The biosynthesis of trabectedin in the tunicate symbiotic bacteria Candidatus Endoecteinascidia frumentensis starts with a fatty acid loading onto the acyl-ligase domain of the EtuA3 module. A cysteine and glycine are then loaded as canonical NRPS amino acids. A tyrosine residue is modified by the enzymes EtuH, EtuM1, and EtuM2 to add a hydroxyl at the meta position of the phenol, and adding two methyl groups at the para-hydroxyl and the meta carbon position. This modified tyrosine reacts with the original substrate via a Pictet-Spengler reaction, where the amine group is converted to an imine by deprotonation, then attacks the free aldehyde to form a carbocation that is quenched by electrons from the methyl-phenol ring. This is done in the EtuA2 T-domain. This reaction is done a second time to yield a dimer of modified tyrosine residues that have been further cyclized via Pictet-Spengler reaction, yielding a bicyclic ring moiety. The EtuO and EtuF3 enzymes continue to post-translationally modify the molecule, adding several functional groups and making a sulfide bridge between the original cysteine residue and the beta-carbon of the first tyrosine to form ET-583, ET-597, ET-596, and ET-594 which have been previously isolated. A third O-methylated tyrosine is added and cyclized via Pictet-Spengler to yield the final product.

==Total synthesis==
The total synthesis by E.J. Corey used this proposed biosynthesis to guide their synthetic strategy. The synthesis uses such reactions as the Mannich reaction, Pictet-Spengler reaction, the Curtius rearrangement, and chiral rhodium-based diphosphine-catalyzed enantioselective hydrogenation. A separate synthetic process also involved the Ugi reaction to assist in the formation of the pentacyclic core. This reaction was unprecedented for using such a one pot multicomponent reaction in the synthesis of such a complex molecule.

== Mechanism of action ==
Recently, it has been shown that trabectedin blocks DNA binding of the oncogenic transcription factor FUS-CHOP and reverses the transcriptional program in myxoid liposarcoma. By reversing the genetic program created by this transcription factor, trabectedin promotes differentiation and reverses the oncogenic phenotype in these cells.

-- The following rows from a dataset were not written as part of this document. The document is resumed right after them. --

===== src/rtl/csp_pkg.sv =====
// Shared types for the converter serial port.
// Assumes nothing beyond IEEE 1800-2017 enums.
package csp_pkg;

    // Port sequencing states; the encoding is internal only.
    typedef enum logic [1:0] {
        ST_CONV  = 2'd0,
        ST_SLEEP = 2'd1,
        ST_XFER  = 2'd2,
        ST_ABORT = 2'd3
    } csp_state_e;

endpackage


===== src/rtl/csp_edge_det.sv =====
// Registers one pin and reports its rising and falling edges against the
// previous clock. Assumes the pin is already synchronous to clk.
module csp_edge_det #(
    parameter logic RST_LEVEL = 1'b0
) (
    input  logic clk,
    input  logic rst_n,
    input  logic din,
    output logic level_q,
    output logic rise,
    output logic fall
);

    // Holds the pin level of the previous clock.
    always_ff @(posedge clk) begin
        if (!rst_n) level_q <= RST_LEVEL;
        else        level_q <= din;
    end

    assign rise = din & ~level_q;
    assign fall = ~din & level_q;

endmodule


===== src/rtl/csp_conv_timer.sv =====
// Stub conversion timer: counts while run is high and flags done in the
// last cycle. It clears whenever run drops. Assumes CONV_CYCLES >= 2.
module csp_conv_timer #(
    parameter int CONV_CYCLES = 64
) (
    input  logic clk,
    input  logic rst_n,
    input  logic run,
    output logic done
);

    localparam int CW = (CONV_CYCLES > 1) ? $clog2(CONV_CYCLES) : 1;
    localparam logic [CW-1:0] LAST = CW'(CONV_CYCLES - 1);

    logic [CW-1:0] cnt;

    // Counts conversion clocks and restarts from zero outside conversion.
    always_ff @(posedge clk) begin
        if (!rst_n || !run)   cnt <= '0;
        else if (cnt != LAST) cnt <= cnt + 1'b1;
    end

    assign done = run && (cnt == LAST);

    // The done flag may appear only in the cycle the count reaches its end.
    a_r2_done_at_end: assert property (@(posedge clk) disable iff (!rst_n)
        done |-> (run && cnt == LAST && !$past(done)));

endmodule


===== src/rtl/csp_seq.sv =====
// State sequencer for the serial port: conversion, sleep, transfer and
// abort. It also latches the clock mode at each select fall. Assumes the
// edge flags come from csp_edge_det in the same clock domain.
module csp_seq
    import csp_pkg::*;
(
    input  logic       clk,
    input  logic       rst_n,
    input  logic       cs_n,
    input  logic       sck_q,
    input  logic       cs_rise,
    input  logic       cs_fall,
    input  logic       sck_rise,
    input  logic       sck_fall,
    input  logic       conv_done,
    input  logic       frame_last,
    output csp_state_e state,
    output logic       ext_mode,
    output logic       enter,
    output logic       xfer_rise,
    output logic       xfer_fall
);

    csp_state_e state_nx;

    assign enter     = (state == ST_SLEEP) && !cs_n && sck_rise && ext_mode;
    assign xfer_rise = (state == ST_XFER) && !cs_n && sck_rise;
    assign xfer_fall = (state == ST_XFER) && !cs_n && sck_fall;

    // Chooses the next state from the select, clock and timer events.
    always_comb begin
        state_nx = state;
        unique case (state)
            ST_CONV:  if (conv_done) state_nx = ST_SLEEP;
            ST_SLEEP: if (enter)     state_nx = ST_XFER;
            ST_XFER: begin
                if (cs_rise)                      state_nx = ST_ABORT;
                else if (xfer_rise && frame_last) state_nx = ST_CONV;
            end
            ST_ABORT: state_nx = ST_CONV;
            default:  state_nx = ST_CONV;
        endcase
    end

    // State register; reset starts a conversion.
    always_ff @(posedge clk) begin
        if (!rst_n) state <= ST_CONV;
        else        state <= state_nx;
    end

    // Latches the clock mode from the serial clock level at a select fall.
    always_ff @(posedge clk) begin
        if (!rst_n)       ext_mode <= 1'b1;
        else if (cs_fall) ext_mode <= ~sck_q;
    end

    // Sleep persists unless a qualified clock edge arrives.
    a_r3_sleep_hold: assert property (@(posedge clk) disable iff (!rst_n)
        (state == ST_SLEEP && (cs_n || !sck_rise)) |=> state == ST_SLEEP);

    // A select rise inside a frame always leads to abort.
    a_r6_abort_entry: assert property (@(posedge clk) disable iff (!rst_n)
        (state == ST_XFER && cs_rise) |=> state == ST_ABORT);

    // Sleep is entered only from a finished conversion.
    a_r2_sleep_from_conv: assert property (@(posedge clk) disable iff (!rst_n)
        $rose(state == ST_SLEEP) |-> $past(state == ST_CONV && conv_done));

    // Abort lasts a single cycle and is followed by conversion.
    a_r6_abort_to_conv: assert property (@(posedge clk) disable iff (!rst_n)
        state == ST_ABORT |=> state == ST_CONV);

endmodule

Other than transcriptional interference, the mechanism of action of trabectedin is complex and not completely understood. The compound is known to bind and alkylate DNA at the N2 position of guanine. It is known from in vitro work that this binding occurs in the minor groove, spans approximately three to five base pairs and is most efficient with CGG sequences. Additional favorable binding sequences are TGG, AGC, or GGC. Once bound, this reversible covalent adduct bends DNA toward the major groove, interferes directly with activated transcription, poisons the transcription-coupled nucleotide excision repair complex, promotes degradation of RNA polymerase II, and generates DNA double-strand breaks.

In 2024, researchers from ETH Zürich and UNIST determined that abortive transcription-coupled nucleotide excision repair of trabectedin-DNA adducts forms persistent single-strand breaks (SSBs) as the adducts block the second of the two sequential NER incisions. The researchers mapped the 3’-hydroxyl groups of SSBs originating from the first NER incision at trabectedin lesions, recording TC-NER on a genome-wide scale, which resulted in a TC-NER-profiling assay TRABI-Seq.

== Society and culture ==
=== Legal status ===
In September 2020, the European Medicines Agency recommended that the use of trabectedin in treating ovarian cancer remain unchanged.